You know your ankles and feet play an important role in your ability to walk, but you may not be aware of the incredible array of adjustments they actually go through. Read on for a glimpse of the behind-the-scenes action.
While there are many components that play a role in the gait cycle, none may play as major a role as your ankles and feet. The two work together to give you a stable platform on which to move forward. Their importance is obvious at a glance, although they are also engaging in less obvious work behind the scenes.

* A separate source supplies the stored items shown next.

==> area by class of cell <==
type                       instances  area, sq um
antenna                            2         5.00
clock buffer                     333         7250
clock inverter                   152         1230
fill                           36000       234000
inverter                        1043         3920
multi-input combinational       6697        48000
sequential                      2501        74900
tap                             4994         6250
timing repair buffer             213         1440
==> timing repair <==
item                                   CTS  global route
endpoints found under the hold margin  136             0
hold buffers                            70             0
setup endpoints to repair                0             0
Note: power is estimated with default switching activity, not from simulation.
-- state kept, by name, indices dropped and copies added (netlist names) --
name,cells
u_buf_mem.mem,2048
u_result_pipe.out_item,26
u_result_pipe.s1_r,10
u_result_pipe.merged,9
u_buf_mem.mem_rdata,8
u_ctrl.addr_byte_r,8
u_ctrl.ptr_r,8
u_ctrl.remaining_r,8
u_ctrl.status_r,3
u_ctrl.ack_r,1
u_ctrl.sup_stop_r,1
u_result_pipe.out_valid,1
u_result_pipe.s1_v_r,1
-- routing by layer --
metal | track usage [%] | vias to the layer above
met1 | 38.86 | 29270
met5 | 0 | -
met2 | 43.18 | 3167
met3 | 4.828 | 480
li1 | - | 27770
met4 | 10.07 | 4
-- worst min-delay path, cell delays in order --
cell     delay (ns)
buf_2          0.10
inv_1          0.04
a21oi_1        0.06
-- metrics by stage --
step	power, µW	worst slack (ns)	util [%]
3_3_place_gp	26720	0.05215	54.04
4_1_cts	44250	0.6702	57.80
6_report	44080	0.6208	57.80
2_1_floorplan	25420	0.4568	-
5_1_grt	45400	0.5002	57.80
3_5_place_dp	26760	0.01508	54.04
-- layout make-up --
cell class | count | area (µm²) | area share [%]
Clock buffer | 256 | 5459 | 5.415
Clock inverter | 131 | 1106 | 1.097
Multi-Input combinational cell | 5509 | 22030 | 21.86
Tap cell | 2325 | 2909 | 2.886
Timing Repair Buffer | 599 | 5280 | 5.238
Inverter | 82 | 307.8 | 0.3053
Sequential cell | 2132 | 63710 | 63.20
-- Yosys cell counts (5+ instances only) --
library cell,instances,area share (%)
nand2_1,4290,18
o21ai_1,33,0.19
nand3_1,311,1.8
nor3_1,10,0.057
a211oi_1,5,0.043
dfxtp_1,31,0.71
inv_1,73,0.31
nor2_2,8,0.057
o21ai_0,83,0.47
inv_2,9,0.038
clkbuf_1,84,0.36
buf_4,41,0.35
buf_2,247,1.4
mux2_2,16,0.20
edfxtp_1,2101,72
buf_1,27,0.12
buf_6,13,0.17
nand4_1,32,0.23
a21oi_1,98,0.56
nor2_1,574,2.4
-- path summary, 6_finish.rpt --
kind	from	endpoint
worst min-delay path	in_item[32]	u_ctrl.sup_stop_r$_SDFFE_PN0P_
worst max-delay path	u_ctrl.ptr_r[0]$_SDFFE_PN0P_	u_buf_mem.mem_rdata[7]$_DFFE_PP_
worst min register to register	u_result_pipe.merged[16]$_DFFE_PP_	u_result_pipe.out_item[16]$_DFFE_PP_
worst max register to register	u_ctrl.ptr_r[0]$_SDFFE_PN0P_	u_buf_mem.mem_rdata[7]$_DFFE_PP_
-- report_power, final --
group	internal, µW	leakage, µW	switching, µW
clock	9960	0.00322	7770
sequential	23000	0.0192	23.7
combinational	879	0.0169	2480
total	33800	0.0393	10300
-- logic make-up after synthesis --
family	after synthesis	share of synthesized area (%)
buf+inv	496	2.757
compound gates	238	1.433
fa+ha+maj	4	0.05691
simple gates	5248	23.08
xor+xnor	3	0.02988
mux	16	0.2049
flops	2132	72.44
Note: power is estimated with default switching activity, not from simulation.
### config.mk
export PLATFORM = sky130hd
export DESIGN_NAME = ljp_sqrt_cell
export DESIGN_NICKNAME = d
export VERILOG_FILES = /design/src/sv/ljp_pkg.sv /design/src/sv/ljp_sqrt_cell.sv
export SDC_FILE = /design/constraint.sdc
export NUM_CORES = 1
export LEC_CHECK = 0
export BUFFER_PORTS_ARGS = -buffer_cell sky130_fd_sc_hd__clkbuf_2
export CORE_MARGIN = 2
export CORE_UTILIZATION = 25
export CTS_CLUSTER_SIZE = 20
export DETAILED_ROUTE_END_ITERATION = 6
export PLACE_DENSITY_LB_ADDON = 0.2
export SLEW_MARGIN = 20
export SYNTH_ARGS = -nofsm -noshare
export SYNTH_HDL_FRONTEND = slang
export SYNTH_SLANG_ARGS = --single-unit
### constraint.sdc
create_clock -name aclk -period 7.8 [get_ports aclk]
set_clock_uncertainty 0.15 [all_clocks]
set_input_delay 0 -clock aclk [delete_from_list [all_inputs] [get_ports aclk]]
set_output_delay 0 -clock aclk [all_outputs]
set_load 0.01 [all_outputs]
$ cat src/sv/ljp_pkg.sv
// Shared types, constants and helpers for the Lennard-Jones pair energy pipeline.
// Used by every module of lj_pair_energy_min_image; no dependencies.
package ljp_pkg;

    localparam int FRAC_BITS   = 16;
    localparam int ENERGY_FRAC = 24;
    localparam int ESHIFT      = 30 + FRAC_BITS - ENERGY_FRAC;
    localparam int SQRT_CELLS  = 32;
    localparam int DIV_CELLS   = 64;

    localparam logic [31:0] BOX_RESET = 32'(10) << FRAC_BITS;
    localparam logic [31:0] EPS_RESET = 32'(1) << FRAC_BITS;
    localparam logic [31:0] SIG_RESET = 32'(1) << FRAC_BITS;

    localparam logic [47:0] ENERGY_MAX = 48'h7FFF_FFFF_FFFF;
    localparam logic [63:0] ENERGY_MAX_W = 64'h0000_7FFF_FFFF_FFFF;
    localparam logic [63:0] ENERGY_NEG_W = 64'h0000_8000_0000_0000;

    typedef enum logic [1:0] {
        REG_BOX_LENGTH     = 2'd0,
        REG_WELL_DEPTH     = 2'd1,
        REG_CONTACT_RADIUS = 2'd2
    } reg_idx_t;

    typedef struct packed {
        logic        v;
        logic        flag;
        logic [31:0] distance;
    } tag_t;

    typedef struct packed {
        logic        v;
        logic        flag;
        logic        clip;
        logic        neg;
        logic [31:0] distance;
        logic [63:0] q;
        logic [63:0] r;
    } side_t;

    typedef struct packed {
        logic        saturated;
        logic [47:0] energy;
        logic [31:0] distance;
    } res_t;

    function automatic logic [63:0] q32_sel(input logic [127:0] p);
        return (p[127:96] != 32'd0) ? 64'hFFFF_FFFF_FFFF_FFFF : p[95:32];
    endfunction

    function automatic logic q32_clip(input logic [127:0] p);
        return p[127:96] != 32'd0;
    endfunction

endpackage
==> src/design/bbl_pkg.sv <==
// Shared types, constants and the Bark band width table for the band level onset tracker.
package bbl_pkg;

   localparam int TABLE_BANDS = 26;
   localparam int DIV_STEPS   = 16;

   localparam logic [13:0] HEIGHT_MAX = 14'd16383;
   localparam logic [15:0] HALF_Q12   = 16'd2048;

   localparam logic [1:0] REG_HEIGHT_SCALE    = 2'd0;
   localparam logic [1:0] REG_RIPPLE_SCALE    = 2'd1;
   localparam logic [1:0] REG_ONSET_THRESHOLD = 2'd2;
   localparam logic [1:0] REG_PEAK_FLOOR      = 2'd3;

   localparam logic [3:0]  HEIGHT_SCALE_RST    = 4'd3;
   localparam logic [3:0]  RIPPLE_SCALE_RST    = 4'd10;
   localparam logic [12:0] ONSET_THRESHOLD_RST = 13'd1024;
   localparam logic [15:0] PEAK_FLOOR_RST      = 16'd6;

   localparam logic [6:0] BARK_WIDTH [TABLE_BANDS] = '{
      7'd2, 7'd2, 7'd2, 7'd2, 7'd2, 7'd3, 7'd3, 7'd3, 7'd3, 7'd4, 7'd4, 7'd5, 7'd6,
      7'd7, 7'd8, 7'd10, 7'd12, 7'd15, 7'd19, 7'd23, 7'd28, 7'd38, 7'd53, 7'd75,
      7'd90, 7'd94
   };

   typedef enum logic [3:0] {
      S_SWEEP,
      S_IDLE,
      S_FETCH,
      S_RATIO_GO,
      S_RATIO_WAIT,
      S_SMOOTH_GO,
      S_SMOOTH_WAIT,
      S_MEAN_GO,
      S_MEAN_WAIT,
      S_DRAT_GO,
      S_DRAT_WAIT,
      S_CHG_GO,
      S_CHG_WAIT,
      S_FINISH
   } state_type;

   typedef struct packed {
      logic        start;
      logic [31:0] dividend;
      logic [15:0] divisor;
   } div_req_type;

   typedef struct packed {
      logic        done;
      logic [15:0] quotient;
   } div_rsp_type;

   // band width; bands past the table are one bin wide
   function automatic logic [6:0] bark_width(input logic [6:0] band);
      logic [6:0] w;
      if (band < 7'(TABLE_BANDS)) begin
         w = BARK_WIDTH[band[4:0]];
      end else begin
         w = 7'd1;
      end
      return w;
   endfunction

endpackage

==> src/design/bbl_div.sv <==
// Shared restoring divider: 16 quotient bits, one bit a cycle.
module bbl_div (
   input  logic                clock,
   input  logic                reset,
   input  bbl_pkg::div_req_type req,
   output bbl_pkg::div_rsp_type rsp
);
   import bbl_pkg::*;

   logic        busy_ff, done_ff, zero_ff;
   logic [4:0]  cnt_ff;
   logic [15:0] rem_ff, low_ff, den_ff;
   logic [16:0] trial;
   logic        ge;
   logic [15:0] rem_in, low_in;

   // caller guarantees the quotient fits in 16 bits, so the top half is below the divisor
   always_comb begin
      trial  = {rem_ff, low_ff[15]};
      ge     = trial >= {1'b0, den_ff};
      rem_in = ge ? 16'(trial - {1'b0, den_ff}) : trial[15:0];
      low_in = {low_ff[14:0], ge};
   end

   always_ff @(posedge clock) begin
      if (reset) begin
         busy_ff <= 1'b0;
         done_ff <= 1'b0;
         cnt_ff  <= '0;
      end else begin
         done_ff <= 1'b0;
         if (req.start) begin
            busy_ff <= 1'b1;
            cnt_ff  <= 5'(DIV_STEPS);
         end else if (busy_ff) begin
            cnt_ff <= cnt_ff - 5'd1;
            if (cnt_ff == 5'd1) begin
               busy_ff <= 1'b0;
               done_ff <= 1'b1;
            end
         end
      end
   end

   always_ff @(posedge clock) begin
      if (req.start) begin
         rem_ff  <= req.dividend[31:16];
         low_ff  <= req.dividend[15:0];
         den_ff  <= req.divisor;
         zero_ff <= (req.divisor == 16'd0);
      end else if (busy_ff) begin
         rem_ff <= rem_in;
         low_ff <= low_in;
      end
   end

   assign rsp.done     = done_ff;
   assign rsp.quotient = zero_ff ? 16'd0 : low_ff;

endmodule

==> config.mk <==
export PLATFORM = sky130hd
export DESIGN_NAME = bbl_div
export DESIGN_NICKNAME = d
export VERILOG_FILES = /design/src/design/bbl_pkg.sv /design/src/design/bbl_div.sv
export SDC_FILE = /design/constraint.sdc
export NUM_CORES = 1
export LEC_CHECK = 0
export BUFFER_PORTS_ARGS = -buffer_cell sky130_fd_sc_hd__buf_4
export CAP_MARGIN = 20
export CORE_ASPECT_RATIO = 1.1
export CORE_UTILIZATION = 30
export CTS_CLUSTER_DIAMETER = 80
export DETAILED_ROUTE_END_ITERATION = 16
export HOLD_SLACK_MARGIN = 0.06
export SLEW_MARGIN = 0
export SYNTH_ARGS = -nofsm -noshare
export SYNTH_HDL_FRONTEND = slang
export SYNTH_SLANG_ARGS = --single-unit
==> constraint.sdc <==
create_clock -name clock -period 3.65 [get_ports clock]
set_clock_uncertainty 0.2 [all_clocks]
set_input_delay 0.1825 -clock clock [delete_from_list [all_inputs] [get_ports clock]]
set_output_delay 0.1825 -clock clock [all_outputs]
set_load 0.02 [all_outputs]
==> metrics.txt, run 1 <==
status complete, no violations; crit end category flop; Slew headroom 44.19%; drt drc 0; leak pwr 1.846 nW; Synth Register Bits 56; number of synthesized flops with an enable pin 49; M3 GR Usage 2.812%; Max Clk Rate 321.9 MHz; GPL Wtd Cong 0.8092; sw frac 35.29%; Die Area 0.01216 mm2; WL final 8.927 mm; measured slew at the worst slew-check pin 828.3 ps; Slew Limit Fails 0; post-synthesis sequential area ratio 45.84%; Final setup viols 0; VDD IR max 0.0002138 V; Clk Latency, worst-skew pair 300 ps; PortBufs 67; Detail Route Antenna Nets 0; Ys Warns 0; synth-to-layout area growth 33.13%; Critical Path AT 2970 ps; fin util 40.92%; GR Overflow Total 0; post-CTS sizing 0; share of cells above drive strength 1 25.41%; Fillers 1,101; DP Area 0.004123 mm2; Starting Density 30.73%; Cell Int Power 1.497 mW; drt first pass iters 4; post-DR wirelength/cell 15.53 um; num ports 68; final hold vios 0; post-synth cell types 64; unrepaired setup endpoints after global routing false; CTS max path bufs 2; hold_ws 70.40 ps; GR peak layer met2; routing usage on met2 27.19%; vias in the first global route 2,949; Inserted Diodes 0; ys flop type edfxtp_1; dpl hpwl 6.187 mm; Flop pwr share 38.2%; Site Rows 41; largest net degree at the start of global routing 38; synthesized cell area 0.003516 mm2; Clock Power Share 21.7%; Final Instance Count excl. Fillers 575; Die Y 115.5 um; met1 usage 18.29%; Final Cycle Share 85.11%; 1st-iter DRT viols 130; Reg clk slew, reported paths 80 ps; combinational power share 40.1%; net switching power 816.2 uW; CP startpoint kind flop; Async SR Flop Fraction 0%; Required @ worst endpoint 3510 ps; CTS Buf Count 5; fin crit period 3106 ps; pwr/cell area 494.1 mW/mm2; Hold Crit Class input port to flop; Via density 4.995; setup ws final 543.6 ps; antenna violations before repair 0; setup TNS 0 ps; syn nets 391; Clock Sinks 56; Core ar. 0.01144 mm2; Die X 105.2 um; TritonCTS clock tree yes; cell count after placement 526; crit-path max FO 16; mean post-synth cell area 10.95 um2; Global Route Usage Sum 15.10%; Cells after Synth 321; root buffer cell clkbuf_16; PnR Total Power 2.313 mW; # Max-Cap Violations 0; Crit Path Category flop to flop; routed via count 2,872; Placement Setup Slack 587.0 ps; H-tree levels 2; nets@finish 494; design area 0.004681 mm2; first-pass GRT wire length 14.46 mm
[final cells by class]
class / instances / area, um2 / area share [%]
multi-input cells: 225 / 1708 / 36.49
inverters: 26 / 97.59 / 2.085
flip-flops and latches: 56 / 1612 / 34.43
well taps: 150 / 187.7 / 4.010
clock buffers: 5 / 125.1 / 2.673
clock inverters: 3 / 22.52 / 0.4812
repair buffers: 110 / 928.4 / 19.83
[worst paths after layout]
check        slack [ps]                     end  depth (start not counted)              startpoint
min                  70     rem_ff[0]$_DFFE_PP_                          3                 req[32]
min reg2reg         300  cnt_ff[1]$_SDFFE_PP0P_                          2  cnt_ff[1]$_SDFFE_PP0P_
max reg2reg         540     rem_ff[7]$_DFFE_PP_                          7     rem_ff[3]$_DFFE_PP_
max                 540     rem_ff[7]$_DFFE_PP_                          7     rem_ff[3]$_DFFE_PP_
[power groups by stage]
stage / clock network [mW] / registers [mW] / logic (mW)
after floorplan: 0 / 0.868 / 0.685
after global placement: 0 / 0.893 / 0.875
after detailed placement: 0 / 0.895 / 0.885
after CTS: 0.510 / 0.883 / 0.924
after global routing: 0.525 / 0.894 / 1.02
final: 0.503 / 0.883 / 0.927
[routing by layer]
metal,vias to the layer above,wire (um)
met1,1357,4081
met4,0,140
met3,10,350
met5,-,0
li1,1425,-
met2,80,4355
[cell usage in the layout, fill, tap and decap left out, types with 2 or more instances in the layout]
cell and count:
o2111ai_1 3, nor2b_1 16, o21a_1 3, or2_2 2
nor3b_1 2, nand2_1 16, edfxtp_1 49, nor4_1 5
a21oi_1 18, clkbuf_16 5, nor3_1 6, o21ai_0 10
and2_1 4, xnor2_1 6, nand3_1 6, inv_1 26
a211oi_1 3, a2111oi_0 2, o211ai_1 2, a41oi_1 5
a31oi_1 4, dlygate4sd3_1 41, nand2b_1 7, ha_1 18
dfxtp_1 7, a2111o_1 2, nand4_1 6, a221oi_1 2
mux2_2 16, buf_4 69, o31ai_1 2, nor4b_1 2
o21ai_1 2, xor2_1 8, o311ai_1 6, nor2_1 11
a21o_1 4
[sequential cells by signal, indices dropped and copies added, names as in the netlist]
name,count
done_ff,1
den_ff,16
cnt_ff,5
busy_ff,1
zero_ff,1
low_ff,16
rem_ff,16
[repair_timing]
item                                    in CTS  in global routing
hold buffers                                41                  0
endpoints found under the hold margin       47                  0
endpoints found under the setup margin       0                  0
buffers inserted                             0                  0
[worst max-delay path, cell delays in order (launching register included)]
cell      delay (ps)
edfxtp_1         400
ha_1             370
a21o_1           210
a31o_2           250
o21ai_1          280
a2111o_1         600
a221oi_1         220
a221o_2          330
[logic make-up (layout without fill, tap and decap cells)]
family                   count (synthesis)  count (layout)  share of synthesized area (%)
AND/OR/NAND/NOR                         96              96                          15.62
AO/OA/AOI/OAI                           79              79                          17.08
flip-flops                              56              56                          45.84
buffers and inverters                   40             144                          5.587
adder cells (fa/ha/maj)                 19              19                          6.975
multiplexers                            17              17                          5.409
XOR/XNOR                                14              14                          3.488
[synthesized netlist by cell type (all sizes together) (8+ instances only)]
cell type | count | area share [%]
a21oi | 18 | 2.6
inv | 26 | 2.8
mux2 | 16 | 5.1
edfxtp | 49 | 42
xor2 | 8 | 2.0
nor2 | 12 | 1.4
nor2b | 16 | 2.8
ha | 18 | 6.4
clkbuf | 10 | 1.6
o21ai | 12 | 1.7
nand2 | 16 | 1.7
(Power assumes the default switching activity.)
==> run 2: changes to the inputs <==
Settings changed: ABC_AREA from default to 1.
==> run 2 against run 1 <==
Effect of this change:
- sequential share of layout area down 2.6 points
- register-to-register slack better by 510 ps
- critical path depth is 5 higher
- critical endpoint is now rem_ff[8]$_DFFE_PP_
- largest power group unchanged
==> metrics.txt, run 2 <==
status complete, no violations; post-CTS sizing 0; post-DR wirelength/cell 12.52 um; register area 0.001612 mm2; synth-to-layout area growth 33.66%; fraction of the mapped netlist area in simple logic gates 33.76%; Flop pwr share 36.2%; number of synthesized flops with an enable pin 49; Cell Int Power 1.489 mW; commonest non-fill, non-tap cells in the layout 137 x nand2_1, 86 x inv_1, 70 x buf_4, 49 x edfxtp_1, 48 x dlygate4sd3_1; Multi-input gate area 0.001764 mm2; routed via count 3,352; critical-path cell list ha_1, nand2_1, nand2_1, nand2_1, nand2_1, nand2_1, nand2_1, nor2_4, nand2_4, nand2_1, nand3_1, nand2_1; Inserted Diodes 0; Crit Path Category flop to flop; pwr/cell area 455.7 mW/mm2; PortBufs 67; Synth Register Bits 56; Async SR Flop Fraction 0%; Starting Density 31.10%; drt first pass iters 4; fin crit period 2591 ps; syn nets 551; synthesized cell area 0.003791 mm2; combinational power share 40.4%; Die Area 0.01309 mm2; dpl hpwl 6.708 mm; sw frac 35.50%; nets@finish 663; Fillers 1,238; CTS Buf Count 5; Hold Path End low_ff[0]$_DFFE_PP_; Critical Path AT 2560 ps; Compound-Gate Fraction of Synth Area 4.224%; GR Overflow Total 0; commonest cells in the netlist 137 x nand2_1, 86 x inv_1, 49 x edfxtp_1; share of cells above drive strength 1 19.87%; WL final 9.368 mm; Site Rows 42; DP Area 0.004424 mm2; antenna violations before repair 0; Reg2Reg Depth 12; 1st-iter DRT viols 138; mean post-synth cell area 7.882 um2; measured slew at the worst slew-check pin 637.4 ps; setup TNS 0 ps; crit-path max FO 18; Reg clk slew, reported paths 70 ps; Slew headroom 57.50%; VDD IR max 0.0002784 V; net switching power 819.8 uW; drt drc 0; Max Clk Rate 385.9 MHz; first-pass GRT wire length 15.69 mm; post-synthesis sequential area ratio 42.51%; Clock Power Share 23.4%; xor-xnor portion of the synthesized cell area 2.079%; Die X 109.2 um; CP startpoint kind flop; final hold vios 0; commonest non-fill, non-tap cell in the layout nand2_1; Detail Route Antenna Nets 0; Min-Delay Path Depth 3; CTS max path bufs 2; Cells after Synth 481; crit end category flop; root buffer cell clkbuf_16; vias in the first global route 3,388; Core ar. 0.01219 mm2; Via density 4.481; GPL Wtd Cong 0.9441; Clock Sinks 56; Hold Crit Class input port to flop; Ys Warns 0; largest area contributor in the netlist edfxtp_1; Required @ worst endpoint 3620 ps; leak pwr 2.467 nW; Crit-path slowest cell nor2_4; area fraction of the dominant cell type after synthesis 38.81%; design area 0.005067 mm2; FF-to-FF Start rem_ff[9]$_DFFE_PP_; post-synth cell types 34; H-tree levels 2; Area contributors post-synth edfxtp_1 39%, nand2_1 14%, inv_1 8.5%; unrepaired setup endpoints after global routing false; Global Route Usage Sum 15.20%; worst hold start req[16]; ys flop type edfxtp_1; TritonCTS clock tree yes; worst r2r dst rem_ff[8]$_DFFE_PP_; most frequent cell after synthesis nand2_1; Slew Limit Fails 0; post-synthesis adder-cell area fraction 6.469%; # Max-Cap Violations 0; Die Y 119.9 um; multiplexer share of the synthesized area 0%; Final setup viols 0; Clk Latency, worst-skew pair 290 ps; num ports 68; largest family of logic cells by synthesized area simple AND/OR/NAND/NOR gates; Most Frequent Cell on Critical Path nand2_1; biggest regs den_ff: 16 flops, low_ff: 16 flops, rem_ff: 16 flops; Final Cycle Share 71.00%; largest net degree at the start of global routing 66; CP max stage delay 440 ps; R2R setup slack 1060 ps
## run 2: power by group through the flow
stage                     Combinational (mW)  Clock [mW]  Sequential [mW]
after global placement                 0.881           0            0.847
after global routing                    1.05       0.572            0.845
after detailed placement               0.887           0            0.849
final                                  0.933       0.541            0.835
after floorplan                        0.694           0            0.835
after CTS                              0.935       0.557            0.836
## run 2: cell type report
cell class	instances	share of cell area, %
clock buffers	5	2.469
well taps	154	3.802
multi-input cells	324	34.81
inverters	88	6.519
clock inverters	3	0.7407
repair buffers	118	19.85
flip-flops and latches	56	31.80
## run 2: what timing repair did
| item | 4_1_cts | 5_1_grt |
|---|---|---|
| endpoints found under the setup margin | 0 | 0 |
| hold endpoints to repair | 49 | 0 |
| setup buffers | 0 | 0 |
| hold buffers | 48 | 0 |
## run 2: cells by family after synthesis
family          after synthesis
fa+ha+maj                    19
buf+inv                     101
compound gates               30
xor+xnor                      9
flops                        56
simple gates                266
## run 2: critical path, delay by kind of cell, from the launching register on
family	cells	cell delay [ps]
adders and majority gates	1	390
DFF	1	410
and+or+nand+nor	11	1460
## run 2: routing by layer
metal / wire length [um] / vias to the layer above / GRT usage (%) / share of wire [%]
met4: 128 / 0 / 4.250 / 1.4
met5: 0 / - / 0 / 0
met2: 4876 / 74 / 27.59 / 52
met1: 4027 / 1521 / 18.39 / 43
met3: 336 / 11 / 2.118 / 3.6
li1: - / 1746 / - / -
## run 2: metrics by stage
stage                     hold slack (ps)  power (mW)  util, %  setup slack (ps)  std cells
after floorplan                     51.91       1.529        -              1451        481
after global placement              151.1       1.728    36.29              1132        692
after detailed placement            159.3       1.736    36.29              1069        692
after CTS                           120.9       2.327    41.56              1058        748
after global routing                160.6       2.469    41.56             880.9        748
final                               119.4       2.309    41.56              1059        748
## run 2: worst max-delay path by stage
stage	from	end	slack, ps	cells after the start
detailed placement	rem_ff[9]$_DFFE_PP_	rem_ff[11]$_DFFE_PP_	1070	12
finish	rem_ff[9]$_DFFE_PP_	rem_ff[8]$_DFFE_PP_	1060	12
floorplan	low_ff[15]$_DFFE_PP_	rem_ff[8]$_DFFE_PP_	1450	11
CTS	rem_ff[9]$_DFFE_PP_	rem_ff[11]$_DFFE_PP_	1060	12
global placement	low_ff[15]$_DFFE_PP_	rem_ff[8]$_DFFE_PP_	1130	11
global route	rem_ff[9]$_DFFE_PP_	rem_ff[11]$_DFFE_PP_	880	12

Throughout the entire gait cycle, your feet and ankles are making various subtle and not-so-subtle adjustments to ensure you can most effectively take your next step. While we cannot cover every single adjustment, we can touch on several of the most crucial.
Foot Support
You’ll recall the various stages of the gait cycle from our introductory post on gait. Each stage involves some type of weight-bearing support of your foot. The weight bearing starts at the heel and moves along the outside border of your foot, finishing off with the final propulsive thrust of your big toe’s distal phalanx.1
During heel strike, the weight is at your heel. Mid stance involves pressure on your heel as well as the ball of your foot. Terminal stance places pressure on the forefoot and toes while toe off moves the pressure to the big toe, second toe and the area directly beneath it.1
Your midfoot gets into the action by increasing either its pliability or stability throughout the gait cycle. It increases pliability at the onset of the stance phase, but then decreases pliability to become more stable at the end of the stance phase. It again increases pliability during the swing phase.2
Toe-Out
Your feet additionally assist with stability by engaging in a slight “toe-out” during the gait cycle. The typical gait cycle involves the outward angling of your toes by about 6 to 7 degrees.1 As you get older, the toe-out generally increases to help improve balance. Walking at a faster pace requires less stability, and toe-out usually decreases or is altogether eliminated.
Subtalar Joint
Your foot’s subtalar joint is also getting quite a workout. As you recall from our post on foot joints, the subtalar joint is made up of the top surface of the heel bone, or calcaneus, and the bottom surface of the talus. It contributes to the eversion and inversion of your foot. Your foot everts or inverts as needed during the gait cycle. When the midfoot is pliable during the early stance phase and the swing phase, your subtalar joint is typically everting. When your midfoot is stable during the second half the stance phase, your subtalar joint inverts.2
Foot-Ankle Relationship
Your foot and ankle relationship is another crucial component during gait stability. As a reminder, dorsiflexion refers to the upward movement of your ankle and foot while plantar flexion is the downward movement. Your ankle goes through both during the gait cycle, traveling through four distinct arcs of motion where it alternately dorsiflexes and plantar flexes.1
As your heel strikes the ground, your foot and ankle are both dorsiflexed at a 90-degree angle. Your ankle’s level then rises slightly, or plantar flexes, as your foot moves forward into what is called a flatfoot stance. Your ankle then again dorsiflexes as your leg passes over your foot as your center of mass is vaulted over the flat foot.1
Although we touched on some of the major adjustments and movements of your ankles and feet during gait, a number of others are additionally taking place. A slight variation in any one of those adjustments can eventually impair your gait pattern or even the proper functioning of other areas of your body.
REFERENCES:
- Cailliet R. Foot and Ankle Pain. 3rd Philadelphia: F.A. Davis Company; 1997.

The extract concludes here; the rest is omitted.